*Required action*. All that is wanted is a word-for-word copy of the data from its first line to the line containing "typedef logic [4:0]", both included.

"""

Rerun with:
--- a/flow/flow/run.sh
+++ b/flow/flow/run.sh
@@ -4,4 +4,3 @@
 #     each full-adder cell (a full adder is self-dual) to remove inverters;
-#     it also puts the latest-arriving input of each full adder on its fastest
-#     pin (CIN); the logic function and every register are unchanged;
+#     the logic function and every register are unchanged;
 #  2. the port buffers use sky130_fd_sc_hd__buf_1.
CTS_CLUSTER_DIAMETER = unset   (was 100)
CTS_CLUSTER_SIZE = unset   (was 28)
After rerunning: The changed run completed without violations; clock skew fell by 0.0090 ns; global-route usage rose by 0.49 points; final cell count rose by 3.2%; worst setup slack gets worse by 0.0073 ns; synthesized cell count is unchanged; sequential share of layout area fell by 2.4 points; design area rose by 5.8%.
From an optimization exercise on the open Yosys and OpenROAD flow, aimed at a short achievable clock period and few clock cycles; shortcuts taken in it are not production practice. The RTL was checked by simulation tests, not by an equivalence proof against the original design. Power figures rest on the tool's default switching activity, not on a simulated workload.

--- design/flow/design.v ---
package rv_pkg;
    localparam int XLEN = 32;
    typedef logic [XLEN-1:0] word_t;
    typedef logic [4:0]      reg_addr_t;
    localparam word_t NOP_INSN = 32'h0000_0013;   
    typedef enum logic [6:0] {
        OP_LUI    = 7'b0110111,
        OP_AUIPC  = 7'b0010111,
        OP_JAL    = 7'b1101111,
        OP_JALR   = 7'b1100111,
        OP_BRANCH = 7'b1100011,
        OP_IMM    = 7'b0010011,
        OP_REG    = 7'b0110011,
        OP_FENCE  = 7'b0001111,
        OP_SYSTEM = 7'b1110011
    } opcode_e;
    typedef struct packed {
        logic [6:0] funct7;
        reg_addr_t  rs2;
        reg_addr_t  rs1;
        logic [2:0] funct3;
        reg_addr_t  rd;
        opcode_e    opcode;
    } insn_r_t;
    typedef struct packed {
        logic [11:0] imm;
        reg_addr_t   rs1;
        logic [2:0]  funct3;
        reg_addr_t   rd;
        opcode_e     opcode;
    } insn_i_t;
    typedef struct packed {
        logic [6:0] imm_hi;       
        reg_addr_t  rs2;
        reg_addr_t  rs1;
        logic [2:0] funct3;
        logic [4:0] imm_lo;       
        opcode_e    opcode;
    } insn_sb_t;
    typedef struct packed {
        logic [19:0] imm;
        reg_addr_t   rd;
        opcode_e     opcode;
    } insn_uj_t;
    typedef union packed {
        insn_r_t  r;
        insn_i_t  i;
        insn_sb_t sb;
        insn_uj_t uj;
    } insn_t;
    typedef enum logic [3:0] {
        ALU_ADD, ALU_SUB, ALU_AND, ALU_OR, ALU_XOR, ALU_SLL,
        ALU_SRL, ALU_SRA, ALU_SLT, ALU_SLTU, ALU_PASS_B
    } alu_op_e;
    typedef enum logic [2:0] {
        BR_NONE, BR_EQ, BR_NE, BR_LT, BR_GE, BR_LTU, BR_GEU, BR_ALWAYS
    } branch_e;
    typedef enum logic {A_REG, A_PC}  a_sel_e;
    typedef enum logic {B_REG, B_IMM} b_sel_e;
    typedef struct packed {
        word_t pc;
        insn_t insn;
    } if_id_t;
    typedef struct packed {
        word_t     pc;
        reg_addr_t rs1;
        reg_addr_t rs2;
        word_t     rs1_data;
        word_t     rs2_data;
        word_t     imm;
        reg_addr_t rd;            
        alu_op_e   alu_op;
        a_sel_e    a_sel;
        b_sel_e    b_sel;
        branch_e   branch;
        logic      jump_reg;      
        logic      link;          
    } id_ex_t;
    typedef struct packed {
        logic      valid;
        reg_addr_t rd;
        word_t     data;
    } result_t;
    typedef struct packed {
        logic  taken;
        word_t target;
    } redirect_t;
endpackage
From an optimization exercise on the open Yosys and OpenROAD flow, aimed at small area; shortcuts taken in it are not production practice. Only simulation tests tie the RTL to the original design; equivalence was not proved. Power is estimated from default activity; no workload was simulated.

File: flow/run.sh
#!/bin/bash
# synth_recipe.tcl (not shown) runs the flow's synth.tcl, then flattens the netlist and writes it again
# the make line also repeats each setting of config.mk as NAME=value (left out here)
make -C /OpenROAD-flow-scripts/flow DESIGN_CONFIG=/design/flow/config.mk WORK_HOME=/design/flow/orfs CLKGATE_MAP_FILE= SYNTH_SCRIPT=/design/flow/synth_recipe.tcl finish
File: flow/config.mk
export PLATFORM = sky130hd
export DESIGN_NAME = pulsing_led_level_controller_unit
export DESIGN_NICKNAME = pulsing_led_level_controller_unit
export VERILOG_FILES = /design/flow/design.v
export SDC_FILE = /design/flow/constraint.sdc
export NUM_CORES = 4
export LEC_CHECK = 0
export CAP_MARGIN = 20
export CORE_MARGIN = 2
export CORE_UTILIZATION = 40
export SLEW_MARGIN = 20
File: flow/constraint.sdc
create_clock -name core_clock -period 11.0 [get_ports {clk_i}]
set_input_delay 2.2000 -clock core_clock [delete_from_list [all_inputs] [get_ports {clk_i}]]
set_output_delay 2.2000 -clock core_clock [all_outputs]
set_load 0.01 [all_outputs]
Context: an optimization exercise on an open-source flow, tuned for small area, a short achievable clock period and few clock cycles per item. The choices shown serve that exercise and are no tape-out recipe.
In this exercise RTL edits were held to simulation tests only and were not proved equivalent to the original.

==> flow/design.v, too long to show whole: its modules and the start of the top module <==
// module cpa_gt: 4 lines
// module cpa_a21oi: 3 lines
// module cpa_o21ai: 3 lines
// module cpa_nand2: 3 lines
// module cpa_nor2: 3 lines
// module cpa_inv: 3 lines
// module cpa_xor2: 3 lines
// module cpa_xnor2: 3 lines
// module mul_fa: 11 lines
// module mul_ha: 10 lines
// module mul_booth_row: 12 lines
// module mul_split: 2817 lines
// module mul_pipeline: 103 lines
// module mul_unit_top: 28 lines
module mul_unit_top
(
  input  logic        clk,
  input  logic        rst_n,
  input  logic        in_valid,
  output logic        in_ready,
  input  logic [31:0] in_a,
  input  logic [31:0] in_b,
  input  logic [7:0]  in_tag,
  output logic        out_valid,
  input  logic        out_ready,
  output logic [63:0] out_product,
  output logic [7:0]  out_tag
);
  // ...
==> flow/flow/run.sh <==
#!/bin/bash
set -euo pipefail
export BUFFER_PORTS_ARGS="-buffer_cell sky130_fd_sc_hd__buf_2"
export POST_RESIZE_TCL="$(pwd)/flow/rebuffer.tcl"
bash standard.sh finish > standard.log 2>&1
==> flow/flow/rebuffer.tcl <==
proc my_esc { name } {
  return [string map [list "\[" "\\\[" "\]" "\\\]"] $name]
}

proc my_rebuffer { cell } {
  set block [ord::get_db_block]
  set n 0
  foreach inst [$block getInsts] {
    set name [$inst getName]
    if { ![string match "u_pipe.s1_a*" $name] && ![string match "u_pipe.s1_one*" $name] \
         && ![string match "u_pipe.s1_two*" $name] && ![string match "u_pipe.s1_neg*" $name] } { continue }
    set qterm [$inst findITerm Q]
    if { $qterm == "NULL" } { continue }
    set net [$qterm getNet]
    if { $net == "NULL" } { continue }
    # strip buffers hanging off this net (repeatedly, for multi-level trees)
    for {set pass 0} {$pass < 4} {incr pass} {
      set bufs {}
      foreach it [$net getITerms] {
        set li [$it getInst]
        if { $li == $inst } { continue }
        set m [[$li getMaster] getName]
        if { [string match "sky130_fd_sc_hd__buf_*" $m] || [string match "sky130_fd_sc_hd__clkbuf_*" $m] } {
          set c [get_cells -quiet [$li getName]]
          if { [llength $c] == 1 } { lappend bufs $c }
        }
      }
      if { [llength $bufs] == 0 } { break }
      foreach b $bufs { remove_buffers $b }
    }
    set loads 0
    foreach it [$net getITerms] { if { [$it isInputSignal] } { incr loads } }
    if { $loads < 6 } { continue }
    set loc [$inst getLocation]
    set x [expr { [lindex $loc 0] / 1000.0 }]
    set y [expr { [lindex $loc 1] / 1000.0 }]
    insert_buffer -net [get_nets [$net getName]] -buffer_cell $cell -location [list $x $y]
    incr n
  }
  puts "my_rebuffer: buffered $n operand nets with $cell"
}

# Multiplier cells whose output net matches pattern and spans more than
# min_len_um (half perimeter of its pins) get the next drive strength up.
proc my_upsize_long { min_len_um pattern } {
  set block [ord::get_db_block]
  set dbu [$block getDbUnitsPerMicron]
  array set up {
    sky130_fd_sc_hd__nor2_1   sky130_fd_sc_hd__nor2_2
    sky130_fd_sc_hd__nand2_1  sky130_fd_sc_hd__nand2_2
    sky130_fd_sc_hd__o21ai_0  sky130_fd_sc_hd__o21ai_2
    sky130_fd_sc_hd__o21ai_1  sky130_fd_sc_hd__o21ai_2
    sky130_fd_sc_hd__a21oi_1  sky130_fd_sc_hd__a21oi_2
    sky130_fd_sc_hd__inv_1    sky130_fd_sc_hd__inv_2
    sky130_fd_sc_hd__clkinv_1 sky130_fd_sc_hd__clkinv_2
    sky130_fd_sc_hd__fa_1     sky130_fd_sc_hd__fa_2
    sky130_fd_sc_hd__ha_1     sky130_fd_sc_hd__ha_2
    sky130_fd_sc_hd__xnor2_1  sky130_fd_sc_hd__xnor2_2
    sky130_fd_sc_hd__xor2_1   sky130_fd_sc_hd__xor2_2
    sky130_fd_sc_hd__a22oi_1  sky130_fd_sc_hd__a22oi_2
  }
  set n 0
  foreach net [$block getNets] {
    if { ![string match $pattern [$net getName]] } { continue }
    set drv ""
    set xs {}
    set ys {}
    foreach it [$net getITerms] {
      set inst [$it getInst]
      set loc [$inst getLocation]
      lappend xs [lindex $loc 0]
      lappend ys [lindex $loc 1]
      if { [$it isOutputSignal] } { set drv $inst }
    }
    if { $drv == "" || [llength $xs] < 2 } { continue }
    set len [expr { ([tcl::mathfunc::max {*}$xs] - [tcl::mathfunc::min {*}$xs] + [tcl::mathfunc::max {*}$ys] - [tcl::mathfunc::min {*}$ys]) / double($dbu) }]
    if { $len < $min_len_um } { continue }
    set m [[$drv getMaster] getName]
    if { ![info exists up($m)] } { continue }
    replace_cell [get_cells [$drv getName]] $up($m)
    incr n
  }
  puts "my_upsize_long: upsized $n cells on $pattern nets over $min_len_um um"
}

# Each output port's buffer sits next to the register that drives it, so the
# register sees a short wire and the buffer drives the route to the pin.
proc my_pull_output_buffers { } {
  set block [ord::get_db_block]
  set n 0
  foreach bterm [$block getBTerms] {
    if { [$bterm getIoType] != "OUTPUT" } { continue }
    set pnet [$bterm getNet]
    if { $pnet == "NULL" } { continue }
    foreach it [$pnet getITerms] {
      if { ![$it isOutputSignal] } { continue }
      set buf [$it getInst]
      set inet [[$buf findITerm A] getNet]
      if { $inet == "NULL" } { continue }
      foreach dit [$inet getITerms] {
        if { ![$dit isOutputSignal] } { continue }
        set drv [$dit getInst]
        set loc [$drv getLocation]
        $buf setLocation [lindex $loc 0] [lindex $loc 1]
        incr n
      }
    }
  }
  puts "my_pull_output_buffers: moved $n output buffers"
}

my_rebuffer sky130_fd_sc_hd__buf_8
my_upsize_long 40 u_pipe.u_mul.k*
my_pull_output_buffers
==> flow/standard.sh <==
#!/bin/bash
# synth_recipe.tcl (not shown) runs the flow's synth.tcl, then flattens the netlist and writes it again
# the make line also repeats each setting of config.mk as NAME=value (left out here)
make -C /OpenROAD-flow-scripts/flow DESIGN_CONFIG=/design/flow/config.mk WORK_HOME=/design/flow/orfs CLKGATE_MAP_FILE= SYNTH_SCRIPT=/design/flow/synth_recipe.tcl "${@:-finish}"
==> flow/config.mk <==
export PLATFORM = sky130hd
export DESIGN_NAME = mul_unit_top
export DESIGN_NICKNAME = mul_unit_top
export VERILOG_FILES = /design/flow/design.v
export SDC_FILE = /design/flow/constraint.sdc
export NUM_CORES = 4
export LEC_CHECK = 0
export ABC_CLOCK_PERIOD_IN_PS = 6000
export CAP_MARGIN = 50
export CORE_MARGIN = 2
export CORE_UTILIZATION = 65
export CTS_CLUSTER_DIAMETER = 90
export CTS_CLUSTER_SIZE = 28
export GPL_TIMING_DRIVEN = 1
export SLEW_MARGIN = 60
export SYNTH_HIERARCHICAL = 1
==> flow/constraint.sdc <==
create_clock -name core_clock -period 26.0 [get_ports {clk}]
set_input_delay 5.2000 -clock core_clock [delete_from_list [all_inputs] [get_ports {clk}]]
set_output_delay 5.2000 -clock core_clock [all_outputs]
set_load 0.01 [all_outputs]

"""

*Written solution*.
Rerun with:
--- a/flow/flow/run.sh
+++ b/flow/flow/run.sh
@@ -4,4 +4,3 @@
 #     each full-adder cell (a full adder is self-dual) to remove inverters;
-#     it also puts the latest-arriving input of each full adder on its fastest
-#     pin (CIN); the logic function and every register are unchanged;
+#     the logic function and every register are unchanged;
 #  2. the port buffers use sky130_fd_sc_hd__buf_1.
CTS_CLUSTER_DIAMETER = unset   (was 100)
CTS_CLUSTER_SIZE = unset   (was 28)
After rerunning: The changed run completed without violations; clock skew fell by 0.0090 ns; global-route usage rose by 0.49 points; final cell count rose by 3.2%; worst setup slack gets worse by 0.0073 ns; synthesized cell count is unchanged; sequential share of layout area fell by 2.4 points; design area rose by 5.8%.
From an optimization exercise on the open Yosys and OpenROAD flow, aimed at a short achievable clock period and few clock cycles; shortcuts taken in it are not production practice. The RTL was checked by simulation tests, not by an equivalence proof against the original design. Power figures rest on the tool's default switching activity, not on a simulated workload.

--- design/flow/design.v ---
package rv_pkg;
    localparam int XLEN = 32;
    typedef logic [XLEN-1:0] word_t;
    typedef logic [4:0]      reg_addr_t;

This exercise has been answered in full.